MATERIAL SUPPLIED: Begin

<file path="config.mk">
export PLATFORM = sky130hd
export DESIGN_NAME = adcsq_top
export DESIGN_NICKNAME = d
export VERILOG_FILES = /design/src/adcsq_pkg.sv /design/src/adcsq_top.sv
export SDC_FILE = /design/constraint.sdc
export NUM_CORES = 1
export LEC_CHECK = 0
export ABC_AREA = 0
export BUFFER_PORTS_ARGS = -buffer_cell sky130_fd_sc_hd__buf_4
export CORE_ASPECT_RATIO = 0.6
export CORE_MARGIN = 2
export CORE_UTILIZATION = 64
export CTS_CLUSTER_SIZE = 30
export DETAILED_ROUTE_END_ITERATION = 8
export MAX_ROUTING_LAYER = met4
export PLACE_DENSITY_LB_ADDON = 0.3
export SYNTH_ARGS = -nofsm -noshare
export SYNTH_HDL_FRONTEND = slang
export SYNTH_SLANG_ARGS = --single-unit
</file>
<file path="constraint.sdc">
create_clock -name clk_sys -period 10.3 [get_ports clk_sys]
set_input_delay 1.545 -clock clk_sys [delete_from_list [all_inputs] [get_ports clk_sys]]
set_output_delay 1.545 -clock clk_sys [all_outputs]
set_load 0.02 [all_outputs]
</file>
===== src/verilog/abt_break_tx.sv =====
// Break and idle frame generator for the serial transmit line
`timescale 1ns/1ps
// What this block does
// - Setting then clearing break request sends exactly one break frame.
// - Break lasts 10 bit times with short words, 11 with long words.
// - While break request stays set, break frames follow back to back.
// - Enable low then high queues one marking idle frame first.
module abt_break_tx #(
  parameter int BAUD_DIV = abt_pkg::BAUD_DIV_DEFAULT
) (
  // Clock and reset
  input wire logic CLK_SYS,
  input wire logic NRST,
  // Software control bits
  input wire logic BREAK_REQUEST_BIT,
  input wire logic TRANSMITTER_ENABLE_BIT,
  input wire logic WORD_LENGTH_BIT,
  // Serial line and status
  output logic TX_LINE,
  output logic TX_BUSY,
  output logic REQ_STALL
);
  // ----------------------------------------------------------------
  // Declarations
  // ----------------------------------------------------------------
  // Last divider count inside one bit time
  localparam logic [abt_pkg::DIV_W-1:0] DIV_LAST =
    abt_pkg::DIV_W'(BAUD_DIV - 1);
  abt_pkg::abt_state_e state_reg, state_next;
  logic [abt_pkg::DIV_W-1:0] div_reg, div_next;
  logic [3:0] bit_reg, bit_next;
  logic [3:0] len_reg, len_next;
  logic line_reg, line_next;
  logic busy_reg, busy_next;
  logic stall_reg, stall_next;
  logic brk_d_reg, brk_d_next;
  logic te_d_reg, te_d_next;
  logic brk_pend_reg, brk_pend_next;
  logic idle_pend_reg, idle_pend_next;
  logic bit_tick;
  logic frame_end;
  logic in_valid;
  logic in_kind;
  logic in_ready;
  abt_req_if req ();

  // Frame length from word length
  function automatic logic [3:0] frame_bits(input logic long_word);
    frame_bits = long_word ? abt_pkg::BITS_LONG : abt_pkg::BITS_SHORT;
  endfunction

  // States that put a frame on the line, for the tick and busy flag
  function automatic logic in_frame(input abt_pkg::abt_state_e st);
    in_frame = (st == abt_pkg::ST_IDLE) || (st == abt_pkg::ST_BREAK);
  endfunction

  // ----------------------------------------------------------------
  // Request buffer
  // ----------------------------------------------------------------
  // Two entries absorb an idle and a break queued back to back
  abt_buf2 u_buf (
    .clk(CLK_SYS),
    .nrst(NRST),
    .in_valid(in_valid),
    .in_kind(in_kind),
    .in_ready(in_ready),
    .out(req)
  );

  // Idle request wins the slot ahead of a break
  always_comb begin
    in_valid = idle_pend_reg || brk_pend_reg;
    in_kind = idle_pend_reg ? abt_pkg::REQ_IDLE : abt_pkg::REQ_BREAK;
  end

  // ----------------------------------------------------------------
  // Control bit capture
  // ----------------------------------------------------------------
  // Control bits come from logic on this clock: no synchroniser
  // One pending flag per kind holds a request until the buffer has
  // room, so a full buffer delays a request and never drops it
  // A new edge in the hand-over cycle keeps its flag set
  // Idle flag goes first so an idle line leads a break

  // Next values of the edge detectors and pending flags
  always_comb begin
    brk_d_next = BREAK_REQUEST_BIT;
    te_d_next = TRANSMITTER_ENABLE_BIT;
    brk_pend_next = brk_pend_reg;
    idle_pend_next = idle_pend_reg;
    // Flag handed to the buffer, idle ahead of break
    if (in_valid && in_ready) begin
      if (idle_pend_reg) begin
        idle_pend_next = 1'b0;
      end else begin
        brk_pend_next = 1'b0;
      end
    end
    // Set edge of break request queues one break
    if (BREAK_REQUEST_BIT && !brk_d_reg && TRANSMITTER_ENABLE_BIT) begin
      brk_pend_next = 1'b1;
    end
    // Enable rising edge queues an idle frame
    if (TRANSMITTER_ENABLE_BIT && !te_d_reg) begin
      idle_pend_next = 1'b1;
    end
  end

  // Register the edge detectors and pending flags
  always_ff @(posedge CLK_SYS or negedge NRST) begin
    if (!NRST) begin
      brk_d_reg <= 1'b0;
      te_d_reg <= 1'b0;
      brk_pend_reg <= 1'b0;
      idle_pend_reg <= 1'b0;
    end else begin
      brk_d_reg <= brk_d_next;
      te_d_reg <= te_d_next;
      brk_pend_reg <= brk_pend_next;
      idle_pend_reg <= idle_pend_next;
    end
  end

  // ----------------------------------------------------------------
  // Frame sequencing
  // ----------------------------------------------------------------
  // One bit time is BAUD_DIV clocks; the frame ends on the last
  // count of its last bit
  assign bit_tick = in_frame(state_reg) && (div_reg == DIV_LAST);
  assign frame_end = bit_tick && (bit_reg == len_reg - 4'h1);

  // Next state of the sequencer
  always_comb begin
    state_next = state_reg;
    div_next = div_reg;
    bit_next = bit_reg;
    len_next = len_reg;
    line_next = abt_pkg::LINE_IDLE;
    req.ready = 1'b0;
    case (state_reg)
      abt_pkg::ST_OFF: begin
        if (TRANSMITTER_ENABLE_BIT) begin
          state_next = abt_pkg::ST_READY;
        end
      end
      abt_pkg::ST_READY: begin
        // Enable low parks the transmitter, queued requests wait
        // Oldest request starts; word length is taken here and when a held break chains
        if (!TRANSMITTER_ENABLE_BIT) begin
          state_next = abt_pkg::ST_OFF;
        end else if (req.valid) begin
          req.ready = 1'b1;
          div_next = abt_pkg::DIVCNT_RESET;
          bit_next = abt_pkg::BITCNT_RESET;
          len_next = frame_bits(WORD_LENGTH_BIT);
          if (req.kind == abt_pkg::REQ_BREAK) begin
            state_next = abt_pkg::ST_BREAK;
            line_next = abt_pkg::LINE_BREAK;
          end else begin
            state_next = abt_pkg::ST_IDLE;
          end
        end
      end
      abt_pkg::ST_IDLE, abt_pkg::ST_BREAK: begin
        line_next = (state_reg == abt_pkg::ST_BREAK) ?
          abt_pkg::LINE_BREAK : abt_pkg::LINE_IDLE;
        // Divider and bit counter run only inside a frame
        div_next = bit_tick ? abt_pkg::DIVCNT_RESET : div_reg + 1'b1;
        if (bit_tick) begin
          bit_next = bit_reg + 4'h1;
        end
        if (frame_end) begin
          // Held request chains the next break with no gap; an idle request
          // still in its pending flag or a low enable ends the chain
          bit_next = abt_pkg::BITCNT_RESET;
          if (state_reg == abt_pkg::ST_BREAK && BREAK_REQUEST_BIT &&
              TRANSMITTER_ENABLE_BIT && !idle_pend_reg) begin
            len_next = frame_bits(WORD_LENGTH_BIT);
          end else begin
            state_next = abt_pkg::ST_READY;
            line_next = abt_pkg::LINE_IDLE;
          end
        end
      end
      default: begin
        state_next = abt_pkg::ST_OFF;
      end
    endcase
    // Busy follows the next state and stall the current full buffer, so both leave flip-flops
    busy_next = in_frame(state_next);
    stall_next = in_valid && !in_ready;
  end

  // Register the sequencer
  always_ff @(posedge CLK_SYS or negedge NRST) begin
    if (!NRST) begin
      state_reg <= abt_pkg::ST_OFF;
      div_reg <= abt_pkg::DIVCNT_RESET;
      bit_reg <= abt_pkg::BITCNT_RESET;
      len_reg <= abt_pkg::BITS_SHORT;
      line_reg <= abt_pkg::LINE_IDLE;
      busy_reg <= 1'b0;
      stall_reg <= 1'b0;
    end else begin
      state_reg <= state_next;
      div_reg <= div_next;
      bit_reg <= bit_next;
      len_reg <= len_next;
      line_reg <= line_next;
      busy_reg <= busy_next;
      stall_reg <= stall_next;
    end
  end

  // ----------------------------------------------------------------
  // Outputs
  // ----------------------------------------------------------------
  // Outputs come straight from the registers
  assign TX_LINE = line_reg;
  assign TX_BUSY = busy_reg;
  assign REQ_STALL = stall_reg;
endmodule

MATERIAL SUPPLIED: End

#### PROBLEM:
Within the records above, count the lines that hold the word "queues" and give only that number.

#### ANSWER SPACE:
3